Через несколько дней за ней послали, чтобы снять мерки с клиентки, впервые пришедшей в ателье Уорта. К ужасу Луизы, в примерочной ее дожидалась жена Пьера.
— Как поживаете, Луиза? — спросила она с робкой улыбкой.
— Прекрасно. Вы, надеюсь, тоже?
Стефани кивнула:
— Теперь можно не волноваться из-за мужа. Он не получил ни единой царапины во всех этих сражениях.
Луиза сдерживалась изо всех сил, чтобы не показать своего огромного облегчения. Она постоянно просматривала удручающе длинные списки убитых и раненых, и от ужаса, что среди них может оказаться и его имя, ей становилось плохо, но сейчас она узнала, что он жив. Это была для нее самая лучшая новость.
— Я очень рада, что с ним все хорошо, — произнесла она спокойно.
Стефани смотрела на нее задумчиво.
— Благодарю вас за вашу доброту. Мне надо выглядеть как нельзя лучше к приезду мужа. Он вернется вместе с императором. Мсье Уорт пообещал мне сшить к этому времени шесть красивых платьев.
— Я немедленно примусь за работу. — Луиза сняла с шеи сантиметр и достала маленький блокнот с карандашом, чтобы записать мерки.
— Сколько сейчас Полю Мишелю? — отчетливо произнесла Стефани.
Луиза торопливо поправила сантиметр, он едва не выскользнул у нее из рук.

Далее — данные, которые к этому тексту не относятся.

### src/design/asp_pkg.sv
// asp_pkg: shared constants, types and functions for the angular spectrum propagator
// used by the cell modules and the core; no dependencies
package asp_pkg;

  localparam int GRID_MAX     = 4096;
  localparam int CORDIC_STEPS = 24;
  localparam int SQRT_STEPS   = 32;
  localparam int DIV_STEPS    = 32;
  localparam int SHIFT_W      = 5;

  localparam logic [63:0] INV_TWO_PI_Q32 = 64'd683565276;
  localparam logic signed [33:0] CORDIC_GAIN_Q30 = 34'sd652032874;

  localparam logic [2:0] REG_GRID_SIZE  = 3'd0;
  localparam logic [2:0] REG_WAVENUMBER = 3'd1;
  localparam logic [2:0] REG_PHASE      = 3'd2;
  localparam logic [2:0] REG_GAIN_A     = 3'd3;
  localparam logic [2:0] REG_GAIN_B     = 3'd4;

  typedef struct packed {
    logic               evan;
    logic signed [31:0] a_re;
    logic signed [31:0] a_im;
    logic signed [31:0] b_re;
    logic signed [31:0] b_im;
  } side_t;

  // arctangent of 2^-idx in 2^-32 turns, built from the alternating series
  function automatic logic [31:0] atan_entry(input int idx);
    logic [63:0] sum;
    logic [63:0] term;
    logic [63:0] prod;
    int          e;
    sum = 64'd0;
    if (idx == 0) begin
      return 32'h2000_0000;
    end
    for (int n = 0; n < 32; n++) begin
      e = 62 - idx * (2 * n + 1);
      if (e >= 0) begin
        term = (64'd1 << e) / 64'(2 * n + 1);
        if ((n & 1) == 1) begin
          sum = sum - term;
        end else begin
          sum = sum + term;
        end
      end
    end
    prod = (sum >> 30) * INV_TWO_PI_Q32;
    return prod[63:32];
  endfunction

  function automatic logic signed [31:0] sat32(input logic signed [67:0] v);
    logic same;
    same = (v[67:31] == '0) || (v[67:31] == '1);
    if (same) begin
      return v[31:0];
    end else if (v[67]) begin
      return 32'sh8000_0000;
    end else begin
      return 32'sh7fff_ffff;
    end
  endfunction

endpackage

### src/design/asp_cordic_cell.sv
// asp_cordic_cell: one cordic rotation step on the x, y, z vector
// depends on asp_pkg
module asp_cordic_cell import asp_pkg::*; (
  input  logic                clk,
  input  logic                en,
  input  logic [SHIFT_W-1:0]  shift,
  input  logic [31:0]         atan,
  input  logic signed [33:0]  x_in,
  input  logic signed [33:0]  y_in,
  input  logic signed [33:0]  z_in,
  output logic signed [33:0]  x_out,
  output logic signed [33:0]  y_out,
  output logic signed [33:0]  z_out
);

  logic signed [33:0] dx;
  logic signed [33:0] dy;
  logic signed [33:0] da;

  assign dx = y_in >>> shift;
  assign dy = x_in >>> shift;
  assign da = $signed({2'b00, atan});

  always_ff @(posedge clk) begin
    if (en) begin
      if (!z_in[33]) begin
        x_out <= x_in - dx;
        y_out <= y_in + dy;
        z_out <= z_in - da;
      end else begin
        x_out <= x_in + dx;
        y_out <= y_in - dy;
        z_out <= z_in + da;
      end
    end
  end

endmodule

### config.mk
export PLATFORM = sky130hd
export DESIGN_NAME = asp_cordic_cell
export DESIGN_NICKNAME = d
export VERILOG_FILES = /design/src/design/asp_pkg.sv /design/src/design/asp_cordic_cell.sv
export SDC_FILE = /design/constraint.sdc
export NUM_CORES = 1
export LEC_CHECK = 0
export BUFFER_PORTS_ARGS = -buffer_cell sky130_fd_sc_hd__buf_2
export CORE_UTILIZATION = 52
export CTS_BUF_LIST = sky130_fd_sc_hd__clkbuf_16
export DETAILED_ROUTE_END_ITERATION = 16
export MAX_ROUTING_LAYER = met4
export PLACE_DENSITY_LB_ADDON = 0.2
export SLEW_MARGIN = 40
export SYNTH_ARGS = -nofsm -noshare
export SYNTH_HDL_FRONTEND = slang
export SYNTH_SLANG_ARGS = --single-unit
### constraint.sdc
create_clock -name clk -period 10.45 [get_ports clk]
set_clock_uncertainty 0.05 [all_clocks]
set_input_delay 3.135 -clock clk [delete_from_list [all_inputs] [get_ports clk]]
set_output_delay 3.135 -clock clk [all_outputs]
set_load 0.01 [all_outputs]
==> flow_summary.toml, run 1 <==
[global_route]
grt_pass1_wl_mm = 79.5
grt_max_degree = 68
grt_antenna_before_repair = 2
grt_use_total = 0.352
grt_pass1_vias = 13900
grt-ovfl-total = 0

[synthesis]
synth-main-ff-cell = "edfxtp_1"
yosysTopAreaCellShare = 0.200
synth_nets = 1918
yosys.cell_count.top_type = "a21oi_1"
synth_cell_types = 90
synthesis.instances = 1672
synth_edf_count = 102
synthTopCellsByArea = "edfxtp_1 (20%), mux4_2 (11%), ha_1 (8.3%)"
synth_warnings = 0
ys_seq_elements = 102
ys_seq_area_frac = 0.200
syn_area_per_cell_sq_um = 9.14
yosys.area.top_type = "edfxtp_1"
async_reset_ff_frac = 0
synth.top_cells.by_count = "a21oi_1 (153), nor2_1 (139), nand2_1 (105), edfxtp_1 (102), ha_1 (102)"
synth_area_sq_um = 15300

[power]
intPower_w = 0.00133
peakVddDrop_v = 0.0000905
pwr-share-comb = 0.561
p_sw_w = 0.000951
power.leakage_nw = 7.23
p_per_area_nw_per_um2 = 134
p_sw_frac = 0.416
pwr-share-clk = 0.163
seq_power_share = 0.276

[timing]
slew_headroom = 0.444
fmax_ghz = 0.108
rsz0062_at_grt = "no"
finalSetupTns_ns = 0
worst_slew_pin_slew_ns = 0.826
slew_violations = 0
fin_crit_ns = 9.24
fin_crit_sh = 0.884
setup_viol = 0
fin_ws_ns = 1.21
hold_viol = 0

[cts]
h-tree-depth = 3
cts_made_buffers = 9
cts_tree = "done"
cts.reportedPaths.clkPinSlew_ns = 0.08
cts.path.max_buffers = 2
clock-root-buffer = "clkbuf_16"
cts.repair.resized = 0
postCtsHoldBufs = 0
postCtsSetupRepairBufs = 0
cts_sinks = 102

[route]
drc = 0
vias = 14900
wl_per_cell_um = 23.2
vias_per_cell = 6.61
first_pass_iters = 6
drt_wl_total_mm = 52.4
dr.first_iter.drc_count = 1904
postRouteAntennaNets = 0

[setup_path]
critPathLaunch = "shift[0]"
worstSetupPathType = "in -> reg"
arrival_ns = 9.32
end_kind = "flop"
cp-start-kind = "primary input"
required_ns = 10.53
cp_max_fo = 41

[placed_design]
pre_cts_ws_ns = 0.888
dp_hpwl_mm = 40.5
dpl.cell_count = 2239
portBuffers = 242
place.gp.congestion = 1.07

[floorplan]
die_w_um = 173
initial_core_util = 0.531
pin_count = 243
rows = 62
die_area_sq_um = 30100
die_h_um = 173
core_area_sq_um = 28800

[finish]
finalNetCount = 2112
fin_cells = 2258
drive_above_1_share = 0.226
areaGrowthSynthToFinish_pct = 11.5
nFillCells = 2566
multi_input_area_sq_um = 11500
regArea_sq_um = 3060

[min_path]
hold_class = "in -> reg"
holdCritStartpoint = "z_in[0]"

[run]
cap_violations = 0

[outcome]
status = "finished, final reports clean"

— Год и восемь месяцев. — Луиза замялась. — Откуда вы знаете, как зовут моего сына?
— Случайно услышала.
Стефани не стала ей говорить, что узнала об этом, ужасно разругавшись с Пьером после той ночи, когда Орсини взорвал свои бомбы. Она выхлестнула на него свою боль, злость и ревность. Если бы она не увидела их вместе, все было бы как прежде, и она по-прежнему упивалась бы блаженным самообманом, воображая, будто способна заставить его позабыть всех других женщин. Она была бы все так же счастлива, но теперь ее брак дал трещину. Стефани слишком поздно поняла, что, если бы промолчала, как поступила бы более опытная и мудрая жена, то по-прежнему смогла бы тешить себя иллюзиями. Но она вынудила его признаться, что он все еще не может забыть Луизу и что именно Луиза настояла на том, чтобы между ними все было кончено. Какая жестокая откровенность. И тогда Стефани потребовала, чтобы Пьер честно все рассказал, и он так и сделал, не понимая, как она жаждала получить от него лживые уверения, что ему нужна только она, его жена.